Por José Manuel Simián Mayo 30, 2012

En los días posteriores al 11 de septiembre de 2001 se repitió la idea de que todos éramos neoyorquinos. Era un cliché, es cierto, pero no hacía sino jugar en torno a una gran verdad: todos habitamos un poco en Estados Unidos, sin importar dónde residamos. Sam no es mi tío, la excelente compilación de crónicas sobre la relación entre Latinoamérica y EE.UU. editada por Diego Fonseca y Aileen El-Kadi,  juega un poco sobre esa idea. Algunos de los autores (tres son chilenos: Andrea Jeftanovic, Juan Pablo Meneses y Carola Saavedra) viven en EE.UU.; otros apenas son turistas o aspiran a serlo.
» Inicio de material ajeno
`timescale 1ns / 1ps
module sine_wave_generator( 
    clock,      
    reset,      
    phase,      
    data_sin    
    );    
    input   clock,
            reset;
    output [9:0] data_sin;
    output [9:0] phase;  
    phase_accumulator            accumulator_inst (clock, reset, phase);
    phase_to_amplitude_converter converter_inst   (reset, phase, data_sin);
endmodule
`design.v`:
```
module tpi2c
#(
	parameter NS2009_DELAY = 8'h10,
	parameter NS2009_POLLP = 8'h40,
	parameter NS2009_WADDR = 8'h90,
	parameter NS2009_RADDR = 8'h91,
	parameter NS2009_LOW_POWER_READ_X  = 8'hC0,
	parameter NS2009_LOW_POWER_READ_Y  = 8'hD0,
	parameter NS2009_LOW_POWER_READ_Z1 = 8'hE0
)
(
	input resetb, 
	input clk,
	input sda_in,
	input scl_in,
	output reg sda_out,
	output reg scl_out,
	input  we,
	input[1:0] addr,
	input[31:0] din,
	output[31:0] dout
);
reg[7:0] smstate;
reg wtrg;
reg rtrg;
reg[7:0] iaddr;
reg[7:0] wdata;
reg[15:0] xdata,ydata,zdata;
reg[7:0] i2ccnt;
reg[7:0] i2cmode;
reg[7:0] i2cbit;
reg[7:0] i2cstep;
reg[7:0] i2csend[3:0];
reg[7:0] i2crecv[3:0];
reg      i2cack;
reg[7:0] i2cwait;
assign dout[31:0] = (addr[1:0] == 2'b00 ? {24'h0 ,smstate[7:0]} :
                    (addr[1:0] == 2'b01 ? {16'h0 ,xdata} :
                    (addr[1:0] == 2'b10 ? {16'h0 ,ydata} :
                    (addr[1:0] == 2'b11 ? {16'h0 ,zdata} : 32'b0))));
always@(posedge clk) begin
	if (resetb == 1'b0) begin
		smstate <= 8'h0 ;
	end
	else
	begin
		if (smstate == 8'h0) begin
			if (i2cstep == 0) begin		
				if ((we) && (addr[1:0] == 2'b00)) begin
					smstate <= 8'h1;
					xdata   <= 16'h0;
					ydata   <= 16'h0;
					zdata   <= 16'h0;										
				end
			end
		end
		else
		if (smstate == 8'h1) begin
			if (i2cstep == 0) begin
				wtrg    <= 1'b1 ;
				iaddr   <= NS2009_WADDR ;
				wdata   <= NS2009_LOW_POWER_READ_Z1 ;
				smstate <= 8'h2 ;
			end
		end
		else
		if (smstate == 8'h2) begin
			if (i2cstep != 0) begin
				wtrg    <= 1'b0 ;
				smstate <= 8'h3 ;
			end
		end
		else
		if (smstate == 8'h3) begin
			if (i2cstep == 0) begin
				rtrg    <= 1'b1 ;
				iaddr   <= NS2009_RADDR ;
				smstate <= 8'h4 ;
			end
		end
		else
		if (smstate == 8'h4) begin
			if (i2cstep != 0) begin
				rtrg    <= 1'b0 ;
				smstate <= 8'h5 ;
			end
		end
		else
		if (smstate == 8'h5) begin
			if (i2cstep == 0) begin
				zdata   <= {4'b0,i2crecv[1][7:4],i2crecv[1][3:0],i2crecv[0][7:4]};
				wtrg    <= 1'b1 ;
				iaddr   <= NS2009_WADDR ;
				wdata   <= NS2009_LOW_POWER_READ_X ;
				smstate <= 8'h6 ;
			end
		end
		else
		if (smstate == 8'h6) begin
			if (i2cstep != 0) begin
				wtrg    <= 1'b0 ;
				smstate <= 8'h7 ;
			end
		end
		else
		if (smstate == 8'h7) begin
			if (i2cstep == 0) begin
				rtrg    <= 1'b1 ;
				iaddr   <= NS2009_RADDR ;
				smstate <= 8'h8 ;
			end
		end
		else
		if (smstate == 8'h8) begin
			if (i2cstep != 0) begin
				rtrg    <= 1'b0 ;
				smstate <= 8'h9 ;
			end
		end
		else
		if (smstate == 8'h9) begin
			if (i2cstep == 0) begin
				xdata   <= {4'b0,i2crecv[1][7:4],i2crecv[1][3:0],i2crecv[0][7:4]};
				wtrg    <= 1'b1 ;
				iaddr   <= NS2009_WADDR ;
				wdata   <= NS2009_LOW_POWER_READ_Y ;
				smstate <= 8'hA ;
			end
		end
		else
		if (smstate == 8'hA) begin
			if (i2cstep != 0) begin
				wtrg    <= 1'b0 ;
				smstate <= 8'hB ;
			end
		end
		else
		if (smstate == 8'hB) begin
			if (i2cstep == 0) begin
				rtrg    <= 1'b1 ;
				iaddr   <= NS2009_RADDR ;
				smstate <= 8'hC ;
			end
		end
		else
		if (smstate == 8'hC) begin
			if (i2cstep != 0) begin
				rtrg    <= 1'b0 ;
				smstate <= 8'hD ;
			end
		end
		else
		if (smstate == 8'hD) begin
			if (i2cstep == 0) begin
				ydata   <= {4'b0,i2crecv[1][7:4],i2crecv[1][3:0],i2crecv[0][7:4]};
				smstate <= 8'h0 ;  
			end
		end
	end
end
always@(posedge clk) begin
	if (resetb == 1'b0) begin
		i2ccnt  <= 8'b0;
		i2cmode <= 8'b0;
		i2cbit  <= 8'b0;
		i2cstep <= 8'b0;
		sda_out <= 1'b1;
		scl_out <= 1'b1;
		i2cwait <= 8'h0;
	end else begin
		if (i2cstep == 8'h0) begin
			if (wtrg) begin
				i2csend[0] <= iaddr;  
				i2csend[1] <= wdata;  
				i2cmode    <= 8'h2;	      
				i2ccnt     <= 8'h0;
				i2cbit     <= 8'h0;
				scl_out    <= 1'b1;
				sda_out    <= 1'b0;
				i2cstep   <= 8'h1;
				i2cwait   <= 8'h0;
			end else
			if (rtrg) begin
				i2crecv[0] <= 8'b0;
				i2crecv[1] <= 8'b0;
				i2crecv[2] <= 8'b0;
				i2crecv[3] <= 8'b0;
				i2csend[0] <= iaddr;  
				i2csend[1] <= 8'h0;  
				i2cmode    <= 8'h1;	 
				i2ccnt     <= 8'h0;
				i2cbit     <= 8'h0;
				i2crecv[0] <= 8'b0;
				i2crecv[1] <= 8'b0;
				i2crecv[2] <= 8'b0;
				i2crecv[3] <= 8'b0;
				scl_out    <= 1'b1;
				sda_out    <= 1'b0;
				i2cstep    <= 8'h1;
				i2cwait    <= 8'h0;
			end
		end
		else  
		if (i2cstep == 8'h1) begin
			scl_out <= 1'b0;  
			i2cstep <= 4'h2;		
		end
		else  
		if (i2cstep == 8'h2) begin
			if (scl_in == 1'b0) begin  
				if (i2ccnt == 8'h0) begin
					i2cstep <= 8'h3;   
				end else begin
					if (i2cmode == 8'h1) begin  
						i2cstep <= 8'h4;   
					end else begin  
						i2cstep <= 8'h3;   
					end
				end 				
			end
		end
		else  
		if (i2cstep == 8'h3) begin
			sda_out <= i2csend[i2ccnt[1:0]][8'h7-i2cbit];  
			i2cwait <= NS2009_DELAY;
			i2cstep <= 8'h35;
		end
		else  
		if (i2cstep == 8'h35) begin
			if (i2cwait > 8'h0) begin
				i2cwait <= i2cwait - 8'h1;
			end else begin
				scl_out <= 1'b1 ;  
				i2cstep <= 8'h5;
			end
		end
		else  
		if (i2cstep == 8'h4) begin
			i2cwait <= NS2009_DELAY;
			i2cstep <= 8'h45;
		end
		else  
		if (i2cstep == 8'h45) begin
			if (i2cwait > 8'h0) begin
				i2cwait <= i2cwait - 8'h1;
			end else begin
				i2crecv[2'b10-i2ccnt[1:0]][8'h7-i2cbit] <= sda_in ;
				scl_out <= 1'b1 ;  
				i2cstep <= 8'h5;
			end
		end
		else  
		if (i2cstep == 8'h5) begin
			if (scl_in == 1'b1) begin
				if (i2cbit == 8'h7) begin
					i2cwait <= NS2009_DELAY;
					i2cstep <= 8'h56;
				end else begin
					i2cbit  <= i2cbit + 8'h1;
					i2cwait <= NS2009_DELAY;
					i2cstep <= 8'h51;
				end
			end
		end
		else
		if (i2cstep == 8'h51) begin
			if (i2cwait > 8'h0) begin
				i2cwait <= i2cwait - 8'h1;
			end else begin
				i2cstep <= 8'h1;
			end
		end
		else
		if (i2cstep == 8'h56) begin
			if (i2cwait > 8'h0) begin
				i2cwait <= i2cwait - 8'h1;
			end else begin
				i2cstep <= 8'h6;
			end
		end
		else
		if (i2cstep == 8'h6) begin
			scl_out <= 1'b0;  
			i2cstep <= 8'h7;
		end			
		else
		if (i2cstep == 8'h7) begin
			if (scl_in == 1'b0) begin
				if ((i2cmode == 8'h1) && (i2ccnt == 8'h1)) begin  
					sda_out <= 1'b0;  
				end else begin
					sda_out <= 1'b1;  
				end
				i2cstep <= 8'h8;
			end
		end			
		else
		if (i2cstep == 8'h8) begin
			scl_out <= 1'b1;  
			i2cack  <= sda_in;
			i2cstep <= 8'h9;
		end
		else
		if (i2cstep == 8'h9) begin
			if (scl_in == 1'b1) begin  
				i2cwait <= NS2009_DELAY;
				i2cstep <= 8'h9A;
			end
		end
		else
		if (i2cstep == 8'h9A) begin
			if (i2cwait > 8'h0) begin
				i2cwait <= i2cwait - 8'h1;
			end else begin
				i2cstep <= 8'hA;
			end
		end
		else
		if (i2cstep == 8'hA) begin
			scl_out <= 1'b0;  
			sda_out <= 1'b1;  
			if (i2cmode == 8'h2) begin  
				if (i2ccnt == 8'h1) begin  
					i2cstep <= 8'hF;  
				end else begin
					i2ccnt <= i2ccnt + 1;
					i2cbit <= 8'h0;   
					i2cstep <= 8'h1;
				end 				
			end else begin
				if (i2ccnt == 8'h2) begin  
					i2cstep <= 8'hF;  
				end else begin
					i2ccnt <= i2ccnt + 1;
					i2cbit <= 8'h0;   
					i2cstep <= 8'h1;
				end 								
			end
		end
		else
		if (i2cstep == 8'hF) begin
			scl_out <= 1'b1;  
			i2cwait <= NS2009_POLLP;
			i2cstep <= 8'hFF;  
		end
		else
		if (i2cstep == 8'hFF) begin
			if (scl_in == 1'b1) begin  
				sda_out <= 1'b1;  
				if (i2cwait > 8'h0) begin
					i2cwait <= i2cwait - 8'h1;
				end else begin
					i2cstep <= 8'h0;  
				end				
			end
		end
	end
end
endmodule
```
La paradoja es explorada desde todos los lados posibles. “Como buen americano, nací en el extranjero”, anota el peruano-estadounidense Daniel Alarcón, mientras que Eduardo Halfon va aún más lejos: se pregunta por qué un día, cuando todavía era niño, tuvo que dejar su natal Guatemala para comenzar una nueva vida en Florida, y por qué hicieron algo parecido sus abuelos, un polaco y un libanés. “Las personas nos movemos”, anota, “en búsqueda de algo mejor. [Pero] el movimiento del migrante no es rectilíneo”.  Aquí dentro hay 24 de esos trazos migratorios, tan retorcidos como articulados.